Continuano invece le tensioni sul monetario con il tasso Euribor 3 mesi che ha registrato un nuovo record a 5,237%. Tensioni anche sui paesi periferici con il differenziale sul decennale Italia-Germania che ha toccato i 91 pb. Intanto il governo irlandese ha dichiarato che garantirà depositi, covered bond e obbligazioni senior e subordinate di sei istituzioni finanziarie del paese. I governi di Belgio, Francia e Lussemburgo insieme ad alcuni azionisti inietteranno 6,4 Mld€ in Dexia. L’entità della crisi ha portato gli operatori a scommettere su un taglio dei tassi da parte della Bce che potrebbe giungere tra la fine dell’anno e l’inizio del 2009. Non è esclusa l’ipotesi di un taglio concertato insieme alle altre banche centrali. Sul decennale il supporto si colloca a 3,92%.

Negli Usa colpo di scena al Congresso in seguito alla bocciatura del piano Paulson alla camera dei deputati, con 228 voti contrari e 205 favorevoli. Tuttavia non sembra ancora del tutto svanita la possibilità di un’approvazione in extremis. Oggi il Congresso è infatti chiuso per la festività del nuovo anno ebraico, ma già domani potrebbe riprendere la discussione in senato.

L’eventuale voto alla camera potrebbe a questo punto esservi non prima di giovedì. Da entrambe le parti politiche vi è una forte richiesta di modifiche del piano affinché sia più sbilanciato a favore di aiuti a “Main Street” piuttosto che “Wall Street”, in modo da venire incontro alle difficoltà dei mutuatari.

La giornata di ieri è stata densa di ulteriori colpi di scena come ad esempio l’annuncio dell’acquisto di Wachovia da parte di Citigroup, anche in questo caso con l’imprescindibile aiuto governativo, dal momento che le perdite sul portafoglio mutui superiori a 42Mld$ saranno a carico del governo che in cambio riceverà warrant sul capitale di Citigroup per un valore di 12Mld$.

Allo stesso tempo la Fed ha annunciato nuove forti misure di iniezioni di liquidità, portando a 300Mld$ l’ammontare di liquidità iniettata attraverso la TAF e a 620Mld$ l’ammontare di Dollari prestato alle banche centrali mondiali affinchè procedano a offrirlo alle banche dei rispettivi paesi. L’impatto della decisione del Congresso è stato molto violento sulle borse con il Dow Jones che ha stabilito il nuovo record in termini di perdita giornaliera (-6,98%). Allo stesso tempo gli indici di volatilità sono arrivati prossimi ai massimi storici.

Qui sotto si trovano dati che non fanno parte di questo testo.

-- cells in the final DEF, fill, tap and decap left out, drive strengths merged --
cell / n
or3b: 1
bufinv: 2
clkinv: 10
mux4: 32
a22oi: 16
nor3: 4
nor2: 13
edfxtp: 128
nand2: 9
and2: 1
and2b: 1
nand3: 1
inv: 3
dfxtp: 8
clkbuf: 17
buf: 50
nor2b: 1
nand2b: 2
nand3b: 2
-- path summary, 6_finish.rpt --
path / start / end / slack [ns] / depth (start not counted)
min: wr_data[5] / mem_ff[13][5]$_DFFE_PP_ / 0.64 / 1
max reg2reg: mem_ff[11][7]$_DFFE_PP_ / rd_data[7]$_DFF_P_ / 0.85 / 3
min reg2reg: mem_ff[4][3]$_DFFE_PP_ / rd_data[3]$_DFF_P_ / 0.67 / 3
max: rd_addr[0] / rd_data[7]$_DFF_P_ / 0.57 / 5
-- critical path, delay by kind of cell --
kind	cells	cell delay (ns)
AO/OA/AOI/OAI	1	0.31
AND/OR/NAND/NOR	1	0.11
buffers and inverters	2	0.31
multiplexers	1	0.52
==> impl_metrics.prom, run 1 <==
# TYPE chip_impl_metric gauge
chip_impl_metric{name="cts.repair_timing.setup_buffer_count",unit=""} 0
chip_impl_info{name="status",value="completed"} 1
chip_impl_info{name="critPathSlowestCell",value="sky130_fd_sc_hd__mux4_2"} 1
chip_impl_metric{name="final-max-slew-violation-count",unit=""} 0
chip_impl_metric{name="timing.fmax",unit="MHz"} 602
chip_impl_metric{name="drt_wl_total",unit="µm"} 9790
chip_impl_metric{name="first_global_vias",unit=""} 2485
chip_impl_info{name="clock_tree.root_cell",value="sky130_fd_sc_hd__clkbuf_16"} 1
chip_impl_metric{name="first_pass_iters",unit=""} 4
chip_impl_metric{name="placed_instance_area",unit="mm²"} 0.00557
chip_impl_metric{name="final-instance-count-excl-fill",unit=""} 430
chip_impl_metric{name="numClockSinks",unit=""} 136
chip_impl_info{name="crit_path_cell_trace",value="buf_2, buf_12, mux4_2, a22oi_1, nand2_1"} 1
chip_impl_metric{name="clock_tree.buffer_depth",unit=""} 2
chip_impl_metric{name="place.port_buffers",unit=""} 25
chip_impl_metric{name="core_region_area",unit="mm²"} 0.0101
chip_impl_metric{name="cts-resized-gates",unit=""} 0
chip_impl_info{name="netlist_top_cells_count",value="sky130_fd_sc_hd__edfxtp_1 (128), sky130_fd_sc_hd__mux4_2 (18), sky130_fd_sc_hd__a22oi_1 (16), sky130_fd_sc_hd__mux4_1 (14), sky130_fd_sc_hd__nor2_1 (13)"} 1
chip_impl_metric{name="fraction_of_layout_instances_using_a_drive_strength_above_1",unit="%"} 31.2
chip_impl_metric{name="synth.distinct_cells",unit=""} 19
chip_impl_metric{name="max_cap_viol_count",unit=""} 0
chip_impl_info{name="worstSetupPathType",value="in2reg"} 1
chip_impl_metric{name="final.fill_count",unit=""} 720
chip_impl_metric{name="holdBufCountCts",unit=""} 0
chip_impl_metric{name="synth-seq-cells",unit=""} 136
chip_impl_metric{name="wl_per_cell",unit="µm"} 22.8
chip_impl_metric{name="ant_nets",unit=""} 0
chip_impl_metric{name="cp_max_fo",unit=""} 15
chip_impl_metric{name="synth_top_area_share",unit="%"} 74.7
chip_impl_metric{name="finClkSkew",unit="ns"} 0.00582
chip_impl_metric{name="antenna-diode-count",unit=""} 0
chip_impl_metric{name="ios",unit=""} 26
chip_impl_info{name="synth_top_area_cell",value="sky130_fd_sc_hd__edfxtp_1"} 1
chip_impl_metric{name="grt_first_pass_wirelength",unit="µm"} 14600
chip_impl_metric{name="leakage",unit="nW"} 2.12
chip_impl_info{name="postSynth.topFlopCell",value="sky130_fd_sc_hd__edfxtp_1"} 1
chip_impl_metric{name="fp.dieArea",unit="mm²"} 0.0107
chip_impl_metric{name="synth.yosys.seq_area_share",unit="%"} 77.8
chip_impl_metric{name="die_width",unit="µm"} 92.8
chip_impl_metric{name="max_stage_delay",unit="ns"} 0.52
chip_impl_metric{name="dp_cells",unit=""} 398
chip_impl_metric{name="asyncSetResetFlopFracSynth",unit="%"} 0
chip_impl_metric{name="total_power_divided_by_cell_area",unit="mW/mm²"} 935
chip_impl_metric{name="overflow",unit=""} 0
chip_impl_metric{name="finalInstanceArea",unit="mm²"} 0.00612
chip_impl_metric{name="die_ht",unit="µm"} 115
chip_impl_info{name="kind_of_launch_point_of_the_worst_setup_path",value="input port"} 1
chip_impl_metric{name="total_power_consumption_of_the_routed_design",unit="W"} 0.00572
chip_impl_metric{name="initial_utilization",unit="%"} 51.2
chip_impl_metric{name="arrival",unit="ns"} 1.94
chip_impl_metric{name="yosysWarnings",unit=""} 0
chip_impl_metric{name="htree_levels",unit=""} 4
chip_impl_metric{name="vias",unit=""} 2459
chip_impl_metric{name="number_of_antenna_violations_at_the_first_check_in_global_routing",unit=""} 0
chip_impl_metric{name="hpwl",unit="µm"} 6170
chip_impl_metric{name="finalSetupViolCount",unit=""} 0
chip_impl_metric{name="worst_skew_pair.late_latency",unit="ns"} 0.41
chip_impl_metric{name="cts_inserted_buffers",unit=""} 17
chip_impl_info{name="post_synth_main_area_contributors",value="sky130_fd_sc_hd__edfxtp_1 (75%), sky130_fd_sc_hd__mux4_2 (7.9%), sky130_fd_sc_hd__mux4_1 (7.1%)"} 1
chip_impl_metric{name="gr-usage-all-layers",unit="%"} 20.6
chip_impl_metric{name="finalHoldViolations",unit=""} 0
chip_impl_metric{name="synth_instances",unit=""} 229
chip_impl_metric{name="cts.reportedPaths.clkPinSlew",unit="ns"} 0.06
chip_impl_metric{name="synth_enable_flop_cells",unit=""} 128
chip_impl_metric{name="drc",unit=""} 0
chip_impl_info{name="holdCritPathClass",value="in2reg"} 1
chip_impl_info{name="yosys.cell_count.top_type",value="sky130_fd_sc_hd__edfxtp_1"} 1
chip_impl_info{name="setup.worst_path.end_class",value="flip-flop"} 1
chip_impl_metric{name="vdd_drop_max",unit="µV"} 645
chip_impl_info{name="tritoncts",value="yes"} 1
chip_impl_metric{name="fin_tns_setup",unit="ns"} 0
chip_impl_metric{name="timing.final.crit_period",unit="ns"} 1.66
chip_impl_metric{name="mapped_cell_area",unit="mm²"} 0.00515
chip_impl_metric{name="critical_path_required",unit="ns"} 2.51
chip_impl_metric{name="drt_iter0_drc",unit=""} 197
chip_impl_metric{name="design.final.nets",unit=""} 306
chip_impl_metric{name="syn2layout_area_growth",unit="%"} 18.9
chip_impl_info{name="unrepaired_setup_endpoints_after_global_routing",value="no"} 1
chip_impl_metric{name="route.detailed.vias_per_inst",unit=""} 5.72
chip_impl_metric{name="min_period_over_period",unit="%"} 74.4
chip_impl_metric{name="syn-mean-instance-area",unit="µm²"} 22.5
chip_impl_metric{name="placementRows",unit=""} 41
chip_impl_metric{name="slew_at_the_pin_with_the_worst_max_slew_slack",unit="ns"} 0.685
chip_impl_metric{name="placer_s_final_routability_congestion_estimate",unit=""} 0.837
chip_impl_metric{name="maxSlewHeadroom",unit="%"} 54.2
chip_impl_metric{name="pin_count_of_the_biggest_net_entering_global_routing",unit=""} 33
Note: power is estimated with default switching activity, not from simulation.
==> config.mk <==
export PLATFORM = sky130hd
export DESIGN_NAME = bcd_clock_set_controller
export DESIGN_NICKNAME = d
export VERILOG_FILES = /design/src/rtl/bcs_pkg.sv /design/src/rtl/bcs_field_step.sv /design/src/rtl/bcs_rsp_stage.sv /design/src/rtl/bcd_clock_set_controller.sv
export SDC_FILE = /design/constraint.sdc
export NUM_CORES = 1
export LEC_CHECK = 0
export BUFFER_PORTS_ARGS = -buffer_cell sky130_fd_sc_hd__buf_4
export CAP_MARGIN = 20
export CORE_MARGIN = 1
export CORE_UTILIZATION = 45
export DETAILED_ROUTE_END_ITERATION = 8
export PLACE_DENSITY_LB_ADDON = 0.1
export SYNTH_ARGS = -nofsm -noshare
export SYNTH_HDL_FRONTEND = slang
export SYNTH_SLANG_ARGS = --single-unit
==> constraint.sdc <==
create_clock -name clock -period 5.35 [get_ports clock]
set_clock_uncertainty 0.15 [all_clocks]
set_input_delay 0.2675 -clock clock [delete_from_list [all_inputs] [get_ports clock]]
set_output_delay 0.2675 -clock clock [all_outputs]
set_load 0.02 [all_outputs]
==> src/rtl/bcs_pkg.sv <==
// Types, command codes and field limit tables shared by the clock set controller.
package bcs_pkg;

   localparam int FIELD_COUNT = 7;
   localparam int FIELD_IDX_W = $clog2(FIELD_COUNT);
   localparam int MODE_W      = 3;
   localparam int HALT_BIT    = 7;

   localparam logic [2:0] CMD_LOAD       = 3'd0;
   localparam logic [2:0] CMD_MENU_SHORT = 3'd1;
   localparam logic [2:0] CMD_MENU_LONG  = 3'd2;
   localparam logic [2:0] CMD_UP         = 3'd3;
   localparam logic [2:0] CMD_DOWN       = 3'd4;

   localparam logic [MODE_W-1:0] MODE_RUN  = 3'd0;
   localparam logic [MODE_W-1:0] MODE_LAST = 3'd7;

   localparam int FIDX_SECONDS = 0;
   localparam int FIDX_MINUTES = 1;
   localparam int FIDX_HOURS   = 2;
   localparam int FIDX_WEEKDAY = 3;
   localparam int FIDX_DATE    = 4;
   localparam int FIDX_MONTH   = 5;
   localparam int FIDX_YEAR    = 6;

   typedef struct packed {
      logic [2:0] command;
      logic [7:0] in_seconds;
      logic [6:0] in_minutes;
      logic [5:0] in_hours;
      logic [2:0] in_weekday;
      logic [5:0] in_date;
      logic [4:0] in_month;
      logic [7:0] in_year;
   } req_type;

   typedef struct packed {
      logic [2:0] mode_now;
      logic       commit;
      logic [7:0] out_seconds;
      logic [6:0] out_minutes;
      logic [5:0] out_hours;
      logic [2:0] out_weekday;
      logic [5:0] out_date;
      logic [4:0] out_month;
      logic [7:0] out_year;
   } rsp_type;

   typedef struct packed {
      logic [7:0] value;
      logic [7:0] lo;
      logic [7:0] hi;
      logic       down;
   } step_ctl_type;

   function automatic logic [7:0] field_min(input logic [FIELD_IDX_W-1:0] idx);
      logic [7:0] val;
      case (idx) inside
         3'd3, 3'd4, 3'd5, 3'd6: val = 8'h01;
         default: val = 8'h00;
      endcase
      return val;
   endfunction

   function automatic logic [7:0] field_max(input logic [FIELD_IDX_W-1:0] idx);
      logic [7:0] val;
      case (idx)
         3'd0: val = 8'h59;
         3'd1: val = 8'h59;
         3'd2: val = 8'h23;
         3'd3: val = 8'h07;
         3'd4: val = 8'h31;
         3'd5: val = 8'h12;
         3'd6: val = 8'h20;
         default: val = 8'h00;
      endcase
      return val;
   endfunction

   function automatic logic [7:0] field_default(input logic [FIELD_IDX_W-1:0] idx);
      logic [7:0] val;
      case (idx)
         3'd0: val = 8'h01;
         3'd1: val = 8'h40;
         3'd2: val = 8'h06;
         3'd3: val = 8'h03;
         3'd4: val = 8'h01;
         3'd5: val = 8'h12;
         3'd6: val = 8'h15;
         default: val = 8'h00;
      endcase
      return val;
   endfunction

endpackage

==> src/rtl/bcs_field_step.sv <==
// BCD up/down step of one clock field with wrap between its limits.
module bcs_field_step (
   input  bcs_pkg::step_ctl_type step_ctl,
   output logic [7:0]            step_out
);
   import bcs_pkg::*;

   always_comb begin
      if (step_ctl.down) begin
         if (step_ctl.value <= step_ctl.lo) begin
            step_out = step_ctl.hi;
         end else if (step_ctl.value[3:0] == 4'h0) begin
            step_out = step_ctl.value - 8'h07;
         end else begin
            step_out = step_ctl.value - 8'h01;
         end
      end else begin
         if (step_ctl.value >= step_ctl.hi) begin
            step_out = step_ctl.lo;
         end else if (step_ctl.value[3:0] == 4'h9) begin
            step_out = step_ctl.value + 8'h07;
         end else begin
            step_out = step_ctl.value + 8'h01;
         end
      end
   end

endmodule

==> src/rtl/bcs_rsp_stage.sv <==
// Result register with valid/stall handshake toward the consumer.
module bcs_rsp_stage (
   input  logic             clock,
   input  logic             reset,
   input  logic             load,
   input  bcs_pkg::rsp_type load_data,
   output logic             can_load,
   output logic             rsp_valid,
   input  logic             rsp_stall,
   output bcs_pkg::rsp_type rsp_payload
);
   import bcs_pkg::*;

   logic    rsp_valid_ff;
   logic    rsp_valid_in;
   rsp_type rsp_data_ff;

   assign can_load     = !rsp_valid_ff || !rsp_stall;
   assign rsp_valid_in = load || (rsp_valid_ff && rsp_stall);

   always_ff @(posedge clock) begin
      if (reset) begin
         rsp_valid_ff <= 1'b0;
      end else begin
         rsp_valid_ff <= rsp_valid_in;
      end
   end

   always_ff @(posedge clock) begin
      if (load) begin
         rsp_data_ff <= load_data;
      end
   end

   assign rsp_valid   = rsp_valid_ff;
   assign rsp_payload = rsp_data_ff;

endmodule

Gli operatori attribuiscono ora un’elevata probabilità di un taglio dei tassi Fed di 50pb nel corso del Fomc di fine ottobre. Non manca chi propende per l’ipotesi di un taglio coordinato su scala mondiale anche prima del meeting nel caso di forti turbolenze dei mercati. Si tratterebbe in questo caso di un’ipotesi di estrema ratio. In ogni caso la possibilità di un taglio dei tassi entro fine anno, per quanto non risolutiva, appare possibile anche sulla base delle indicazioni macro. Ieri il dato sui consumi delle famiglie di agosto pone la concreta possibilità di un calo annualizzato dei consumi nel trimestre in corso nell’ordine di almeno l’1%.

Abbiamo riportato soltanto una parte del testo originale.